**PROBLEM DESCRIPTION:** Begin at the line containing "Index checks and" in the entries below and end at the line containing "(&&, ||, !) cells: 8"; transcribe that range exactly and nothing outside it.

**LISTED ENTRIES:**
----------

**src/rtl/fir_sample_driver.sv**
```systemverilog
// fir_sample_driver
//   Initiator for the fir_filter_beta sample handshake. Takes Q1.9 samples
//   on a valid/ready input, converts each one to the 10-bit float format
//   {sign, exp[3:0] bias 7, mant[4:0] hidden 1; exp 0 = zero}, pulses
//   fir_en, waits for a fresh fir_out_avl rise, and converts fir_out back
//   to Q1.9 on a valid/ready output. One sample in flight at a time.
//
// Optional build macro: FIR_DRV_TIMEOUT_EN adds a wait-state timeout and
//   the err output. Without it the wait states wait indefinitely.
//
// Ports:
//   clk_fast, rst (async, active low)
//   s_valid/s_ready/s_data  : Q1.9 sample input
//   fir_in/fir_en           : float sample + one-cycle start pulse
//   fir_out/fir_out_avl     : float result + result-available level
//   m_valid/m_ready/m_data  : Q1.9 result output
//   busy                    : high whenever not IDLE
//   err                     : one-cycle timeout pulse (macro builds only)
module fir_sample_driver #(
  parameter int TIMEOUT_CYCLES = 255,
  parameter int CNT_W          = 8
) (
  input  logic       clk_fast,
  input  logic       rst,
  input  logic       s_valid,
  input  logic [9:0] s_data,
  output logic       s_ready,
  output logic [9:0] fir_in,
  output logic       fir_en,
  input  logic [9:0] fir_out,
  input  logic       fir_out_avl,
  output logic       m_valid,
  output logic [9:0] m_data,
  input  logic       m_ready,
  output logic       busy
`ifdef FIR_DRV_TIMEOUT_EN
  ,
  output logic       err
`endif
);

  if ((2 ** CNT_W) <= TIMEOUT_CYCLES) begin : g_cnt_chk
    $error("CNT_W too narrow for TIMEOUT_CYCLES");
  end

  typedef enum logic [2:0] {IDLE, CONV, ISSUE, WAIT_LO, WAIT_HI, OUTPUT} state_t;

  state_t     r_state;
  logic [9:0] r_sample;
  logic [9:0] r_fir_in;
  logic       r_fir_en;
  logic       r_m_valid;
  logic [9:0] r_m_data;

  // Q1.9 -> float. Magnitude is taken at 10 bits so -512 stays 512.
  // Normalising the MSB to bit 9 gives the mantissa (zero-padded) in [8:4].
  function automatic logic [9:0] fix2flt(input logic [9:0] x);
    logic [9:0] mag, sh;
    logic [3:0] p;
    logic [9:0] res;
    mag = x[9] ? (~x + 10'd1) : x;
    p   = 4'd0;
    for (int i = 0; i < 10; i++)
      if (mag[i]) p = 4'(i);
    sh = mag << (4'd9 - p);
    if (mag < 10'd4) res = 10'h000;
    else             res = {x[9], 4'(p - 4'd2), sh[8:4]};
    return res;
  endfunction

  // float -> Q1.9, truncating toward zero, saturating at +511 / -512.
  function automatic logic [9:0] flt2fix(input logic [9:0] f);
    logic [20:0] v;
    logic [3:0]  e;
    logic [9:0]  res;
    e = f[8:5];
    v = {15'd0, 1'b1, f[4:0]};
    if (e >= 4'd3) v = v << (e - 4'd3);
    else           v = v >> (4'd3 - e);
    if (e == 4'd0)          res = 10'h000;
    else if (v >= 21'd512)  res = f[9] ? 10'h200 : 10'h1FF;
    else                    res = f[9] ? (~v[9:0] + 10'd1) : v[9:0];
    return res;
  endfunction

`ifdef FIR_DRV_TIMEOUT_EN
  logic [CNT_W-1:0] r_cnt;
  logic             r_err;
  logic             w_to;
  assign w_to = (r_cnt == CNT_W'(TIMEOUT_CYCLES - 1));
  assign err  = r_err;
`endif

  always_ff @(posedge clk_fast or negedge rst) begin
    if (!rst) begin
      r_state   <= IDLE;
      r_sample  <= '0;
      r_fir_in  <= '0;
      r_fir_en  <= 1'b0;
      r_m_valid <= 1'b0;
      r_m_data  <= '0;
`ifdef FIR_DRV_TIMEOUT_EN
      r_cnt     <= '0;
      r_err     <= 1'b0;
`endif
    end else begin
      // fir_en is high exactly for the ISSUE cycle.
      r_fir_en <= (r_state == CONV);
`ifdef FIR_DRV_TIMEOUT_EN
      r_err    <= 1'b0;
`endif
      case (r_state)
        IDLE: if (s_valid) begin
          r_sample <= s_data;
          r_state  <= CONV;
        end
        CONV: begin
          r_fir_in <= fix2flt(r_sample);
          r_state  <= ISSUE;
        end
        ISSUE: begin
`ifdef FIR_DRV_TIMEOUT_EN
          r_cnt <= '0;
`endif
          r_state <= WAIT_LO;
        end
        // Only a low level proves the filter re-armed; a high level here
        // may be left over from the previous sample.
        WAIT_LO: begin
          if (!fir_out_avl) r_state <= WAIT_HI;
`ifdef FIR_DRV_TIMEOUT_EN
          else if (w_to) begin
            r_err   <= 1'b1;
            r_state <= IDLE;
          end
          r_cnt <= r_cnt + 1'b1;
`endif
        end
        WAIT_HI: begin
          if (fir_out_avl) begin
            r_m_data  <= flt2fix(fir_out);
            r_m_valid <= 1'b1;
            r_state   <= OUTPUT;
          end
`ifdef FIR_DRV_TIMEOUT_EN
          else if (w_to) begin
            r_err   <= 1'b1;
            r_state <= IDLE;
          end
          r_cnt <= r_cnt + 1'b1;
`endif
        end
        OUTPUT: if (m_ready) begin
          r_m_valid <= 1'b0;
          r_state   <= IDLE;
        end
        default: r_state <= IDLE;
      endcase
    end
  end

  assign s_ready = (r_state == IDLE);
  assign busy    = (r_state != IDLE);
  assign fir_in  = r_fir_in;
  assign fir_en  = r_fir_en;
  assign m_valid = r_m_valid;
  assign m_data  = r_m_data;

endmodule

```
**config.mk**
```make
export PLATFORM = sky130hd
export DESIGN_NAME = fir_sample_driver
export DESIGN_NICKNAME = d
export VERILOG_FILES = /design/src/rtl/fir_sample_driver.sv
export SDC_FILE = /design/constraint.sdc
export NUM_CORES = 1
export LEC_CHECK = 0
export ABC_AREA = 1
export CAP_MARGIN = 5
export CORE_UTILIZATION = 55
export DETAILED_ROUTE_END_ITERATION = 10
export PLACE_DENSITY = 0.85
export SLEW_MARGIN = 20
export SYNTH_ARGS = -nofsm -noshare
export SYNTH_HDL_FRONTEND = slang
export SYNTH_SLANG_ARGS = --single-unit
export TNS_END_PERCENT = 5
```
**constraint.sdc**
```tcl
create_clock -name clk_fast -period 3 [get_ports clk_fast]
set_input_delay 0.75 -clock clk_fast [delete_from_list [all_inputs] [get_ports clk_fast]]
set_output_delay 0.75 -clock clk_fast [all_outputs]
set_load 0.01 [all_outputs]
```
### Word-level counts from Yosys, hierarchy flattened

Index checks and enable logic that the tools add are counted.

* flip-flop bits (word level): 35
* word-level logic and storage cells: 64
* memory bits (read-only): 0
* bits in latches: 0
* input port bits: 25
* memory bits (writable): 0
* memories: 0

* bitwise gates (word level): 2
* multiply operators: 0
* muxes and demuxes: 27
* shifts and indexed selects: 3
* magnitude comparators: 3
* add/sub/neg operators: 6
* reduce and logical (&&, ||, !) cells: 8
* divide/modulo/power cells: 0
* equality and inequality tests: 9

Operator list (count)
* 2-to-1 mux 21 bit: 3
* 2-to-1 mux 10 bit: 6
* 2-to-1 mux 4 bit: 9
* greater-or-equal comparator 21 x 10 -> 1 bit, second input constant: 1
* << shifter 6 x 4 -> 21 bit: 1
* right shift 6 x 4 -> 21 bit: 1
* adder 10 x 1 -> 10 bit, second input constant: 2
* NOT 10 bit: 2
* one-hot mux 3 bit (6 select lines): 1
* 2-to-1 mux 3 bit: 4
* less-than comparator 10 x 3 -> 1 bit, second input constant: 1
* << shifter 10 x 4 -> 9 bit: 1
* != test 2 bit, second input constant: 4
* subtractor 4 x 2 -> 4 bit, second input constant: 2
* == test 3 x 2 -> 1 bit, second input constant: 2
* == test 3 bit, second input constant: 2
* greater-or-equal comparator 4 x 2 -> 1 bit, second input constant: 1
* logical NOT 4 bit: 1
* AND reduction 2 bit: 2
* AND reduction 4 bit: 1
* subtractor 2 x 4 -> 4 bit, first input constant: 1
* subtractor 4 bit, first input constant: 1
* == test 3 x 1 -> 1 bit, second input constant: 1
* logical NOT 3 bit: 1
* other kinds (5): 7

### Logic depth before layout (Yosys ltp)

* depth in word-level cells: 16
* mapped depth: 19
* depth with buffers taken out: 19

### Worst setup path after synthesis

Ideal clock, no wire load.

* path type: input port to flip-flop
* from: in fir_out[5]
* to: reg r_m_data[8], in the netlist m_data[8]
* setup slack: 0.369 ns
* buffers on the path: 1
* cell stages on the path: 15
* required time: 2.884 ns
* arrival time: 2.514 ns
* cell sequence: ha_1 ha_1 clkbuf_1 nor2_1 nand2_1 nand2_1 inv_1 ha_1 nand2_1 nor2_1 nand3b_1 nand3_1 nand3_1 nand2_1 nand2_1

* cells in the longest elaborated chain, start to end: 10

Ends and longest elaborated chain
* start: declaration: line 30 `input logic [9:0] fir_out,`
* subtractor 2 x 4 -> 4 bit / subtractor 4 x 2 -> 4 bit (equally long branches): line 79, 78
* right shift 6 x 4 -> 21 bit / << shifter 6 x 4 -> 21 bit (equally long branches): line 79, 78
* 2-to-1 mux 21 bit: line 78 `if (e >= 4'd3) v = v << (e - 4'd3);`
* 2-to-1 mux 21 bit: line 140 `if (fir_out_avl) begin`
* 2-to-1 mux 21 bit: line 112 `case (r_state)`
* NOT 10 bit: line 82 `else res = f[9] ? (~v[9:0] + 10'd1) : v[9:0];`
* adder 10 x 1 -> 10 bit: line 82
* 2-to-1 mux 10 bit: line 82
* 2-to-1 mux 10 bit: line 81 `else if (v >= 21'd512) res = f[9] ? 10'h200 : 10'h1FF;`
* 2-to-1 mux 10 bit (*): line 80 `if (e == 4'd0) res = 10'h000;`
* end signal: assignment: line 141 `r_m_data <= flt2fix(fir_out);`
* end: declaration: line 53 `logic [9:0] r_m_data;`

Mark *: on every way between the ends. The rest lies on a longest branch, timed or not. The select of a mux whose other input is x is not followed.
A chain may end at the register's enable or synchronous reset.

### Worst setup path after layout

* from: in fir_out[5]
* to: reg r_m_data[4], in the netlist m_data[4]

The elaborated chain is that of the path after synthesis.

==> flow_metrics.env <==
export IMPL_p_int_uw=1840
export IMPL_mostFrequentLayoutCells="nand2_1, nand3_1, clkdlybuf4s50_1"
export IMPL_hold_depth=2
export IMPL_multi_input_area_mm2=0.00187
export IMPL_syn_num_nets=505
export IMPL_synth_top_area_share=0.289
export IMPL_ant_nets=0
export IMPL_wl_per_cell_um=12.4
export IMPL_drtIter0Drc=178
export IMPL_worstPathRequired_ns=3.18
export IMPL_ff2ff_setup_slack_ns=0.38
export IMPL_fp_row_count=26
export IMPL_yosys_area_top_type="dfrtp_1"
export IMPL_switching_share=0.505
export IMPL_num_vias=3344
export IMPL_fin_crit_sh=0.946
export IMPL_r2r_end="fir_in[4]"
export IMPL_tritoncts="yes"
export IMPL_grt_use_total=0.285
export IMPL_cp_max_fo=3
export IMPL_place_ws_ns=-0.129
export IMPL_syn_avg_cell_area_um2=6.43
export IMPL_n_fill_cell=422
export IMPL_critPathLaunchType="input port"
export IMPL_cap_viol_max_count=0
export IMPL_clk_latency_ns=0.29
export IMPL_final_common_cell="nand2_1"
export IMPL_path_clk_slew_ns=0.07
export IMPL_r2r_cells=14
export IMPL_p_total_uw=3710
export IMPL_ff_latch_area_um2=876
export IMPL_r2r_start="r_sample[0]"
export IMPL_grt_pass1_vias=3192
export IMPL_power_leakage_uw=0.00200
export IMPL_timing_fmax_mhz=352
export IMPL_period_needed_ns=2.84
export IMPL_pin_count=49
export IMPL_slew_headroom=0.581
export IMPL_hp_start="m_data[7]"
export IMPL_die_area_mm2=0.00582
export IMPL_port_buffers=48
export IMPL_cts_buffers=5
export IMPL_drt_wl_total_um=7670
export IMPL_power_switching_uw=1880
export IMPL_synth_distinct_cells=40
export IMPL_drc_errors=0
export IMPL_htree_levels=2
export IMPL_vdd_drop_max_mv=0.681
export IMPL_die_w_um=76.3
export IMPL_clkPwrFrac=0.090
export IMPL_powerDensity_mw_per_mm2=961
export IMPL_hold_path_class="reg2reg"
export IMPL_fp_dieH_um=76.3
export IMPL_core_mm2=0.00520
export IMPL_finalSetupViolCount=0
export IMPL_fin_setup_tns_ns=0
export IMPL_hold_viol_final=0
export IMPL_grt_ovfl_total=0
export IMPL_syn_area_mm2=0.00303
export IMPL_max_clock_path_buffers=2
export IMPL_drtPass1Iterations=5
export IMPL_dpl_cell_area_mm2=0.00378
export IMPL_grt_pass1_wl_um=13600
export IMPL_outcome="finished clean"
export IMPL_p_seq_frac=0.232
export IMPL_path_class="in2reg"
export IMPL_diodes=0
export IMPL_rsz0062_at_grt="false"
export IMPL_comb_power_share=0.679
export IMPL_fin_ws_ns=0.162
export IMPL_final_net_count=579
export IMPL_holdPathEnd="m_data[7]"
export IMPL_endpoint_kind="register"
export IMPL_yosys_warnings=0
export IMPL_final_area_mm2=0.00386
export IMPL_clock_sinks=35
export IMPL_gp_congestion=0.971
export IMPL_antenna_found_initial=0
export IMPL_skew_ns=0.00481
export IMPL_layout_drive_gt1_share=0.165
export IMPL_synth_seq_cells=35
export IMPL_dp_hpwl_um=6020
export IMPL_tightest_slew_ns=0.627
export IMPL_cp_arrival_ns=3.02
export IMPL_synthCells=472
export IMPL_vias_per_cell=5.42
export IMPL_synthToLayoutAreaGrowth_pct=27.4
export IMPL_synthTopCellsByArea="dfrtp_1, nand2_1, nand3_1, inv_1, nor2_1"
export IMPL_drv_slew=0
export IMPL_yosysSeqAreaShare=0.289
export IMPL_start_util=0.583
export IMPL_cts_root_buffer="clkbuf_8"
export IMPL_grt_max_degree=36
## metrics by stage
step                      cells   util  hold WS, ns
after floorplan             472      -        0.454
after global placement      609  0.726        0.458
after detailed placement    609  0.726        0.465
after CTS                   617  0.742        0.484
after global routing        617  0.743        0.513
final                       617  0.743        0.488
## worst max path at each step
stage	from	end	slack, ns	depth (start not counted)
after floorplan	fir_out[5]	m_data[8]	0.37	15
after global routing	fir_out[5]	m_data[8]	0.004	18
after global placement	fir_out[5]	m_data[4]	-0.14	14
final	fir_out[5]	m_data[4]	0.16	14
after CTS	fir_out[5]	m_data[6]	0.17	18
after detailed placement	fir_out[5]	m_data[6]	-0.13	18
## state kept, by name (all words and copies together) (netlist names)
register and cells:
m_data 10, m_valid 1, fir_in 10, r_state 3
r_sample 10, fir_en 1
## layer usage
metal / track usage / part of all wire
met1: 0.335 / 0.41
met2: 0.514 / 0.51
met3: 0.0467 / 0.045
met4: 0.115 / 0.028
met5: 0 / 0
## Yosys cell counts
cell         n
inv_1       40
clkinv_1     1
a21boi_0     1
nor2_4       3
a21oi_1     21
buf_2        2
o211ai_1     3
nand3_1     48
buf_6        2
a211oi_1     1
inv_2       12
nand3_4      1
inv_4        2
nand2_1    151
or2_1        1
buf_4        2
o2111ai_1    1
and3_1       1
nand4_1      6
nand2_2     10
ha_1         8
o21ai_1     24
o21a_1       3
nand3_2      4
o21ai_2      2
a21oi_4      1
o21ai_0     11
nor3_1       4
nor2_1      37
nor3_2       1
mux2i_1      1
and2_1       2
xor2_1       2
clkbuf_1     7
nor2_2       8
dfrtp_1     35
a21oi_2      1
nand2_4      6
or2_2        1
nand3b_1     5
## cells by family after synthesis
logic type	Yosys count	synth area share
and+or+nand+nor	289	0.446
AOI/OAI and AO/OA	69	0.129
buffers and inverters	68	0.0940
DFF	35	0.289
adders and majority gates	8	0.0330
xor gates and xnor gates	2	0.00577
muxes	1	0.00330
## final cells by class
type,instances,area share
clock buffers,7,0.0197
clock inverters,1,0.00129
inverters,55,0.0554
multi-input cells,369,0.485
flip-flops and latches,35,0.227
well taps,70,0.0227
repair buffers,80,0.190
## power by group through the flow
stage	registers, uW	clock network [uW]	logic, uW
after global placement	858	0	2380
after global routing	890	365	2790
final	861	333	2520
after detailed placement	860	0	2460
after CTS	858	340	2490
after floorplan	875	0	1740
## what timing repair did
action | in CTS | in global routing
endpoints found under the setup margin | 0 | 5
resized for setup | 0 | 1
hold buffers | 0 | 0
setup buffers | 0 | 0
## critical path, cell delays in order
cell and delay [ns]:
clkdlybuf4s50_1 0.46, ha_1 0.24, buf_4 0.14, nor2_2 0.11, nand2_1 0.07, nor2_1 0.16, o21ai_1 0.09, a21oi_1 0.18
nor2_2 0.07, ha_1 0.21, nand3_1 0.11, a21boi_0 0.10, nor3_1 0.25, o21ai_1 0.09
Power figures use the tool's default switching activity.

----------

**ANSWER SPACE:**
Index checks and enable logic that the tools add are counted.

* flip-flop bits (word level): 35
* word-level logic and storage cells: 64
* memory bits (read-only): 0
* bits in latches: 0
* input port bits: 25
* memory bits (writable): 0
* memories: 0

* bitwise gates (word level): 2
* multiply operators: 0
* muxes and demuxes: 27
* shifts and indexed selects: 3
* magnitude comparators: 3
* add/sub/neg operators: 6
* reduce and logical (&&, ||, !) cells: 8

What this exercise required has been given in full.